* **WORK TO COMPLETE**
Among the entries below, find each line with "holds" and show it.

*** DATASET Section Begins ***

--- config.mk ---
export PLATFORM = sky130hd
export DESIGN_NAME = circular_dma_stream_arbiter
export DESIGN_NICKNAME = d
export VERILOG_FILES = /design/src/rtl/circular_dma_stream_arbiter.sv
export SDC_FILE = /design/constraint.sdc
export NUM_CORES = 1
export LEC_CHECK = 0
export CAP_MARGIN = 20
export CORE_AREA = 3 3 184 186
export DETAILED_ROUTE_END_ITERATION = 8
export DIE_AREA = 0 0 187 189
export DONT_BUFFER_PORTS = 1
export PLACE_DENSITY = 0.4
export SLEW_MARGIN = 40
export SYNTH_ARGS = -nofsm -noshare
export SYNTH_HDL_FRONTEND = slang
export SYNTH_SLANG_ARGS = --single-unit
--- constraint.sdc ---
create_clock -name clk -period 3.2 [get_ports clk]
set_clock_uncertainty 0.1 [all_clocks]
set_input_delay 0.16 -clock clk [delete_from_list [all_inputs] [get_ports clk]]
set_output_delay 0.16 -clock clk [all_outputs]
set_load 0.01 [all_outputs]
===== src/rtl/flag_unit_cond_eval.sv =====
// cond_eval
// Purely combinational condition check of an instruction's condition field
// against the architectural flags.
//   cond    : condition field
//   flags   : current {n, z, c, v}
//   cond_ex : condition passed
//   undef   : condition field is the reserved 1111 encoding (ungated)
module cond_eval
   import flag_unit_pkg::*;
(
   input  cond_e  cond,
   input  flags_t flags,
   output logic   cond_ex,
   output logic   undef
);

   logic ge;

   // Signed-compare conditions all derive from GE = (N == V); the reserved
   // encoding never passes and is reported separately so the top can gate it.
   always_comb begin
      ge      = (flags.n == flags.v);
      cond_ex = 1'b0;
      undef   = 1'b0;
      case (cond)
         EQ:      cond_ex = flags.z;
         NE:      cond_ex = ~flags.z;
         CS:      cond_ex = flags.c;
         CC:      cond_ex = ~flags.c;
         MI:      cond_ex = flags.n;
         PL:      cond_ex = ~flags.n;
         VS:      cond_ex = flags.v;
         VC:      cond_ex = ~flags.v;
         HI:      cond_ex = flags.c & ~flags.z;
         LS:      cond_ex = ~(flags.c & ~flags.z);
         GE:      cond_ex = ge;
         LT:      cond_ex = ~ge;
         GT:      cond_ex = ~flags.z & ge;
         LE:      cond_ex = ~(~flags.z & ge);
         AL:      cond_ex = 1'b1;
         NV:      undef   = 1'b1;
         default: cond_ex = 1'b0;
      endcase
   end

endmodule


===== src/rtl/flag_unit.sv =====
// flag_unit
// Owner of the NZCV flag register: computes flags from the Execute-stage ALU,
// holds them architecturally, evaluates the condition field and gates the
// decoder's PC-source / register-write / memory-write strobes.
// Ports:
//   clk, reset          : clock and asynchronous active-high reset
//   en, flush           : stage enable (0 = stall) and Execute squash
//   cond, flag_w        : condition field and {update NZ, update CV}
//   alu_ctrl            : ALU operation of the current instruction
//   src_a, src_b        : ALU operands (src_b before any inversion)
//   alu_result, alu_cout: ALU result and carry out
//   pcs, reg_w, mem_w   : decoder strobe requests
//   no_write            : compare-type op, never writes the register file
//   pc_src, reg_write, mem_write : gated strobes (registered if PIPE_OUT)
//   cond_ex, undef      : condition passed / reserved condition encoding
//   flags               : registered {N, Z, C, V}
//   annul_cnt           : saturating count of annulled instructions
module flag_unit
   import flag_unit_pkg::*;
#(
   parameter int WIDTH    = 32,
   parameter int PIPE_OUT = 0,
   parameter int CNT_W    = 16
) (
   input  logic             clk,
   input  logic             reset,
   input  logic             en,
   input  logic             flush,
   input  logic [3:0]       cond,
   input  logic [1:0]       flag_w,
   input  logic [1:0]       alu_ctrl,
   input  logic [WIDTH-1:0] src_a,
   input  logic [WIDTH-1:0] src_b,
   input  logic [WIDTH-1:0] alu_result,
   input  logic             alu_cout,
   input  logic             pcs,
   input  logic             reg_w,
   input  logic             mem_w,
   input  logic             no_write,
   output logic             pc_src,
   output logic             reg_write,
   output logic             mem_write,
   output logic             cond_ex,
   output logic             undef,
   output logic [3:0]       flags,
   output logic [CNT_W-1:0] annul_cnt
);

   flags_t flag_reg;
   flags_t flag_calc;
   logic   cond_pass;
   logic   cond_undef;
   logic   issue;
   logic   take;
   logic   pc_src_c;
   logic   reg_write_c;
   logic   mem_write_c;
   logic   unused_bits;

   // Only the operand sign bits feed the overflow logic.
   assign unused_bits = ^{src_a[WIDTH-2:0], src_b[WIDTH-2:0]};

   cond_eval u_cond_eval (
      .cond    (cond_e'(cond)),
      .flags   (flag_reg),
      .cond_ex (cond_pass),
      .undef   (cond_undef)
   );

   // An instruction is "issued" when the stage advances and is not squashed;
   // it "takes effect" when its condition also passes.
   assign issue   = en & ~flush;
   assign take    = issue & cond_pass;
   assign cond_ex = cond_pass;
   assign undef   = cond_undef & issue;
   assign flags   = flag_reg;

   // Flag generation. Overflow compares sign bits: ADD overflows when both
   // operands share a sign the result lacks; SUB when the operands differ in
   // sign and the result's sign differs from A. Logical ops produce C=V=0.
   always_comb begin
      flag_calc.n = alu_result[WIDTH-1];
      flag_calc.z = (alu_result == '0);
      flag_calc.c = 1'b0;
      flag_calc.v = 1'b0;
      case (alu_ctrl_e'(alu_ctrl))
         ADD: begin
            flag_calc.c = alu_cout;
            flag_calc.v = (src_a[WIDTH-1] == src_b[WIDTH-1]) &
                          (alu_result[WIDTH-1] != src_a[WIDTH-1]);
         end
         SUB: begin
            flag_calc.c = alu_cout;
            flag_calc.v = (src_a[WIDTH-1] != src_b[WIDTH-1]) &
                          (alu_result[WIDTH-1] != src_a[WIDTH-1]);
         end
         default: begin
            flag_calc.c = 1'b0;
            flag_calc.v = 1'b0;
         end
      endcase
   end

   // Architectural flag register; the NZ and CV halves update independently.
   // No bypass: a write is seen by cond_eval only from the next cycle on.
   always_ff @(posedge clk or posedge reset) begin
      if (reset) begin
         flag_reg <= '0;
      end else if (take) begin
         if (flag_w[1]) begin
            flag_reg.n <= flag_calc.n;
            flag_reg.z <= flag_calc.z;
         end
         if (flag_w[0]) begin
            flag_reg.c <= flag_calc.c;
            flag_reg.v <= flag_calc.v;
         end
      end
   end

   // Annulled-instruction counter, including the reserved condition; it
   // sticks at all-ones rather than wrapping.
   always_ff @(posedge clk or posedge reset) begin
      if (reset) begin
         annul_cnt <= '0;
      end else if (issue && !cond_pass && (annul_cnt != {CNT_W{1'b1}})) begin
         annul_cnt <= annul_cnt + 1'b1;
      end
   end

   assign pc_src_c    = pcs & take;
   assign reg_write_c = reg_w & ~no_write & take;
   assign mem_write_c = mem_w & take;

   // Strobe output stage: either passed straight through or delayed one cycle
   // for Writeback timing. In the registered case flush clears the strobes
   // even during a stall, while a plain stall holds them.
   generate
      if (PIPE_OUT != 0) begin : g_pipe
         always_ff @(posedge clk or posedge reset) begin
            if (reset) begin
               pc_src    <= 1'b0;
               reg_write <= 1'b0;
               mem_write <= 1'b0;
            end else if (flush) begin
               pc_src    <= 1'b0;
               reg_write <= 1'b0;
               mem_write <= 1'b0;
            end else if (en) begin
               pc_src    <= pc_src_c;
               reg_write <= reg_write_c;
               mem_write <= mem_write_c;
            end
         end
      end else begin : g_comb
         assign pc_src    = pc_src_c;
         assign reg_write = reg_write_c;
         assign mem_write = mem_write_c;
      end
   endgenerate

endmodule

*** DATASET Section Ends ***

* **WRITTEN ANSWER**
// holds them architecturally, evaluates the condition field and gates the
   // even during a stall, while a plain stall holds them.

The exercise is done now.